• Blog
  • How to Build Open Source Cloud Asset Inventory with CloudQuery and Apache Superset (Preset)

How to Build Open Source Cloud Asset Inventory with CloudQuery and Apache Superset (Preset)

June 1, 2022

Yevgeny Pats
Name
Yevgeny Pats
Twitter
@yevgenypats

In this blog post, we will walk you through how to setup CloudQuery to build your cloud asset inventory in PostgreSQL and connect it to Apache Superset (or a hosted version such as preset.io) for visualization, monitoring and reporting.

General Architecture

  • ETL (Extract-Transform-Load) ingestion layer: CloudQuery
  • Datastore: PostgreSQL
  • Data Visualization and Exploration Platform: Apache Superset

What you will get

  • Raw SQL access to all your cloud asset inventory to create views or explore any questions or connection between resources.
  • Multi-Cloud Asset Inventory: Ingest configuration from all your clouds to a single datastore with a unified structure.
  • Avoid yet-another-dashboard fatigue: Use you existing Apache Superset setup as a best in class visualization platform to build cloud asset inventory.

Walkthrough

Step 1: Install or Deploy CloudQuery

If it’s your first time using CloudQuery we suggest you first run it locally to get familiar with the tool, take a look at our quickstart guide and AWS recipe.

If you are already familiar with CloudQuery, take a look at how to deploy it to AWS on Amazon Aurora and EKS at here.

Step 2: Install or sign up to Superset

Apache Superset is an open source Data Visualization and Data Exploration Platform so there are a number of ways to deploy it:

Step 3: Connecting Apache Superset (Preset) to PostgreSQL

By default RDS Aurora instances are not accessible from the public internet. In order to enable access by Preset you are going to have to update your security groups to include the IP ranges that Preset publishes (or alternatively look at the publicly_accessible variable in our terraform modules - aws , GCP). If you deploy it in your own VPC you might be able to connect it in your private network.

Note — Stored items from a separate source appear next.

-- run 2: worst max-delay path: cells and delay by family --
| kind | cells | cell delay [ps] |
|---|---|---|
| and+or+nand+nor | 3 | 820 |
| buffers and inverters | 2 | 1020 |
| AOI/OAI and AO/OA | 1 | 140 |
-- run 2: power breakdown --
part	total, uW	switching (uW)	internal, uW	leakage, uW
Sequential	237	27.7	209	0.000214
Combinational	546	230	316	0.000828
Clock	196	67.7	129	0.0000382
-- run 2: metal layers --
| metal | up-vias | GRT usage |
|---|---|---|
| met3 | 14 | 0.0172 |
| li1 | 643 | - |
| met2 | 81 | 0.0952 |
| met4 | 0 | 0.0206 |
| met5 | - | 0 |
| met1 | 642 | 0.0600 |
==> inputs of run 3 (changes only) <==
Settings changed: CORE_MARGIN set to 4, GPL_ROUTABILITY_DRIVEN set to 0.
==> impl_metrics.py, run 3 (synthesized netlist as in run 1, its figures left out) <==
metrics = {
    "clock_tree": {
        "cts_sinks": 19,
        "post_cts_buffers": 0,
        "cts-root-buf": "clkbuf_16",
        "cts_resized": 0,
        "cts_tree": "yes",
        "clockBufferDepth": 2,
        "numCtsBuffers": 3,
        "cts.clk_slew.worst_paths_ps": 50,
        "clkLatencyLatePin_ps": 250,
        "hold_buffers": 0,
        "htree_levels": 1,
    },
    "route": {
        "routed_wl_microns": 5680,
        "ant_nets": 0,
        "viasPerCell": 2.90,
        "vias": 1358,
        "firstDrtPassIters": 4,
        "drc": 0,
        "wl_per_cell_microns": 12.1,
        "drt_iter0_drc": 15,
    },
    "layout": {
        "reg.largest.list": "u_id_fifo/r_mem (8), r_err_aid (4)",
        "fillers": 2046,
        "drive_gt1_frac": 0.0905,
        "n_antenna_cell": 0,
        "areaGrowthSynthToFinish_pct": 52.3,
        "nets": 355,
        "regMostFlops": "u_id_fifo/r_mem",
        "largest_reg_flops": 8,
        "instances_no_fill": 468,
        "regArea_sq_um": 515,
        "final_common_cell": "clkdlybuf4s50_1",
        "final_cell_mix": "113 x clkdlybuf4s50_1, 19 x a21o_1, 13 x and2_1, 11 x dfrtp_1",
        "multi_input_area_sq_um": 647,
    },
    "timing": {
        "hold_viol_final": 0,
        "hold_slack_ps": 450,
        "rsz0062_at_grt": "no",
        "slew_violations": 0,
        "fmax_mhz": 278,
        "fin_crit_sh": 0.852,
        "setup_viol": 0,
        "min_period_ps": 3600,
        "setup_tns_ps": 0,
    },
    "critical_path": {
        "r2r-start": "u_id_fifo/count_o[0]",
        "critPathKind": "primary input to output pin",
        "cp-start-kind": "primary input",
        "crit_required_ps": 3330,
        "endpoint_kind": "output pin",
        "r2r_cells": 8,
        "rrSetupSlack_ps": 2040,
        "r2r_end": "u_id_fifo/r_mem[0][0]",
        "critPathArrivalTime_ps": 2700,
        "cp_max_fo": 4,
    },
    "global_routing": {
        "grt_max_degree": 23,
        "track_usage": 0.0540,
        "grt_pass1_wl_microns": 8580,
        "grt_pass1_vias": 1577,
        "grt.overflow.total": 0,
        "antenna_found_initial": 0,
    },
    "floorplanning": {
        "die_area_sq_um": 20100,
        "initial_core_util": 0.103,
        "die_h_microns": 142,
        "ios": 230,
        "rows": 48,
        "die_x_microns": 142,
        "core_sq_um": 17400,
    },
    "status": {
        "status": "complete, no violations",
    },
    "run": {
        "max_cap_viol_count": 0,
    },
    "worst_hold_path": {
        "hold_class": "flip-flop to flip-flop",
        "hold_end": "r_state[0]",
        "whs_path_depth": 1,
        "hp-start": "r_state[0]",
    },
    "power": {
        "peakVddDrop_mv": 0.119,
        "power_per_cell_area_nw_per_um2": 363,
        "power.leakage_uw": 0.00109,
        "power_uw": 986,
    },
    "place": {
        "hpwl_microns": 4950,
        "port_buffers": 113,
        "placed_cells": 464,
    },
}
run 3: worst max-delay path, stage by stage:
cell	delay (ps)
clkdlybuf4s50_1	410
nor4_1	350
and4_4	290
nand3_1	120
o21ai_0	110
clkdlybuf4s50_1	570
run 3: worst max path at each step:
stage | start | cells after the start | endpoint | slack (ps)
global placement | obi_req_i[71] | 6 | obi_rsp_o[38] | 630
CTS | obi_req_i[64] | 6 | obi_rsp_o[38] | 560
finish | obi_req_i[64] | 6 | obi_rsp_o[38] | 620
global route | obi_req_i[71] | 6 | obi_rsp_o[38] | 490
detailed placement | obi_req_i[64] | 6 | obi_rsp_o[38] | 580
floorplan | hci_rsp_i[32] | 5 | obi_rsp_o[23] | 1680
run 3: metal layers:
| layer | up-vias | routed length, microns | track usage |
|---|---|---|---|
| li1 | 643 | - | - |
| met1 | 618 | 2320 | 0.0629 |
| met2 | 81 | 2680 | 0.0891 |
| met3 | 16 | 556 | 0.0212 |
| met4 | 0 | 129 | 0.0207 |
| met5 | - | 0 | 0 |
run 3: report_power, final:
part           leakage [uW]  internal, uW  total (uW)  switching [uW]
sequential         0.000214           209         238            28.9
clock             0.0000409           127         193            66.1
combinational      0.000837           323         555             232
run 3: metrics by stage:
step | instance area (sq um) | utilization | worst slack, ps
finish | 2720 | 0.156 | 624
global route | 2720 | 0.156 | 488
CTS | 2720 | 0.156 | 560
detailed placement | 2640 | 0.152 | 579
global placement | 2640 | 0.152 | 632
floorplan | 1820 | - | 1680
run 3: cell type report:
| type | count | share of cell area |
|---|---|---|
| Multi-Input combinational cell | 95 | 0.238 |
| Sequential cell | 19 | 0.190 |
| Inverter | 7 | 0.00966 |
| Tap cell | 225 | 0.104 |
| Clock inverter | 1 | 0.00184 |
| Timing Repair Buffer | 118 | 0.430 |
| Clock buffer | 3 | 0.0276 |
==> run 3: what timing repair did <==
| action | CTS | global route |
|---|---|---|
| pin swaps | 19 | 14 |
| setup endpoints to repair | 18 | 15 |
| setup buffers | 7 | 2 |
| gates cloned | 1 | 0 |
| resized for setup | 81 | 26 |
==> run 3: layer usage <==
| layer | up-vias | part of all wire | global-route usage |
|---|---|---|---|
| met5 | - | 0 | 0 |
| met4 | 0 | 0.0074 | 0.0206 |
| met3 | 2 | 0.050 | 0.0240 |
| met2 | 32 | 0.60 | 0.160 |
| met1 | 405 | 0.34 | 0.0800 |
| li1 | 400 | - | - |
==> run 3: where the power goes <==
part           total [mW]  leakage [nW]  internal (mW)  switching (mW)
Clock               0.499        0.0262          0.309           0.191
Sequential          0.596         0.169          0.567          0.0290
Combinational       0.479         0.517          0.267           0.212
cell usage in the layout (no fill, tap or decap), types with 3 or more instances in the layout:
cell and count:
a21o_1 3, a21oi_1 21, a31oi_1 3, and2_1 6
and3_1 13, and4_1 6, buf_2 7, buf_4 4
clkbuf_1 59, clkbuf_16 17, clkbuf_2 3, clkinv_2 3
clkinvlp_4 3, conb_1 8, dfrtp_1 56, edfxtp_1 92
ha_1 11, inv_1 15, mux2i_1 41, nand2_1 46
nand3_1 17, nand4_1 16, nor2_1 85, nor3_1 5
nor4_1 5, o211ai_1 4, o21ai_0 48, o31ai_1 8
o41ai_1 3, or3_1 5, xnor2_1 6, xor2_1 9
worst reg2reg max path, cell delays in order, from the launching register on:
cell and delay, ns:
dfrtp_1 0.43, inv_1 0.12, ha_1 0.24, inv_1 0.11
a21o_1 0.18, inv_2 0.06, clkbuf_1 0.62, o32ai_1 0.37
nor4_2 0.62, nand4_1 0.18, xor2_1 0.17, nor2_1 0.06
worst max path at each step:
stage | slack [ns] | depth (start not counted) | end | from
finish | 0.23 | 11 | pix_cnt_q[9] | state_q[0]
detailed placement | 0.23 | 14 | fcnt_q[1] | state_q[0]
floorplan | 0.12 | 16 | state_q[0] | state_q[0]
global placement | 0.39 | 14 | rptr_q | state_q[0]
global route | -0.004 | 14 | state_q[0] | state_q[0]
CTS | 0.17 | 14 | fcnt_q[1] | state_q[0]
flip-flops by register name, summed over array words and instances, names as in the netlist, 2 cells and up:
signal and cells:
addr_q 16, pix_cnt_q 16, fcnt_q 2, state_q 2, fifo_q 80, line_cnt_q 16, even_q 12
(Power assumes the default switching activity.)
$ cat config.mk
export PLATFORM = sky130hd
export DESIGN_NAME = regfile_read_arbiter
export DESIGN_NICKNAME = d
export VERILOG_FILES = /design/src/rtl/regfile_read_arbiter.sv
export SDC_FILE = /design/constraint.sdc
export NUM_CORES = 1
export LEC_CHECK = 0
export CAP_MARGIN = 20
export CORE_MARGIN = 1.5
export CORE_UTILIZATION = 35
export CTS_CLUSTER_SIZE = 24
export DETAILED_ROUTE_END_ITERATION = 10
export GPL_ROUTABILITY_DRIVEN = 0
export PLACE_DENSITY = 0.72
export SYNTH_ARGS = -nofsm -noshare
export SYNTH_HDL_FRONTEND = slang
export SYNTH_SLANG_ARGS = --single-unit
$ cat constraint.sdc
create_clock -name clk -period 3 [get_ports clk]
set_input_delay 0.6 -clock clk [delete_from_list [all_inputs] [get_ports clk]]
set_output_delay 0.6 -clock clk [all_outputs]
set_load 0.05 [all_outputs]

Now you can connect preset to your PostgreSQL database by clicking “New Database”, choosing PostgreSQL and filling-in the following form:

If all your credentials are correct, click connect and then finish

Step 4: Create a Dataset

To be able to create charts that you will later add to a dashboard you first need to create a dataset (for full details see Creating Charts and Dashboards in Superset).

In this guide we will create a dataset from a view (also, see blog) we already created on our database but you can also create a dataset from any complex query you can think off in Superset SQL Lab.

Step 5: Create your first chart!

Now you are ready to create your first chart on top of our AWS Resource View (Also, see blog)! Choose the dataset you created in the last step (in this case aws_resources) and choose the chart type you want to create (we will take the Bar Chart but you can also change this in the chart screen).

If you are familiar with the Superset UI this step is pretty easy where you just choose or drag and drop the columns you want to visualize (and you can always revert to plain SQL if needed).

Step 6: Save & Add to dashboard

Click Save and choose the Dashboard you want to add the chart (or create a new one if you don’t have one) and then click Save again or Save & Go to Dashboard

You can now repeat steps 4-5 or 3-5 to create all charts you need and add them to your dashboard/s.

Step 7: Edit Dashboard, Add Filters and Share and Alert!

Now we are at the final stage where you can edit, resize and tweak the charts/widgets so it looks something like this:

You can add Filters to make the dashboard more interactive and you can now share this with other team members, send links, image of dashboards as well as periodic alerts and reports via Superset.

Summary

In this post we showed you how to build an open-source cloud asset inventory with CloudQuery as the ETL (Extract-Transform-Load) / data-ingestion layer and Apache Superset as the visualization and monitoring platforms. This approach eliminates the yet-another-dashboard fatigue and gives you the ability to pick the best-in-class visualization tools or reuse your current stack.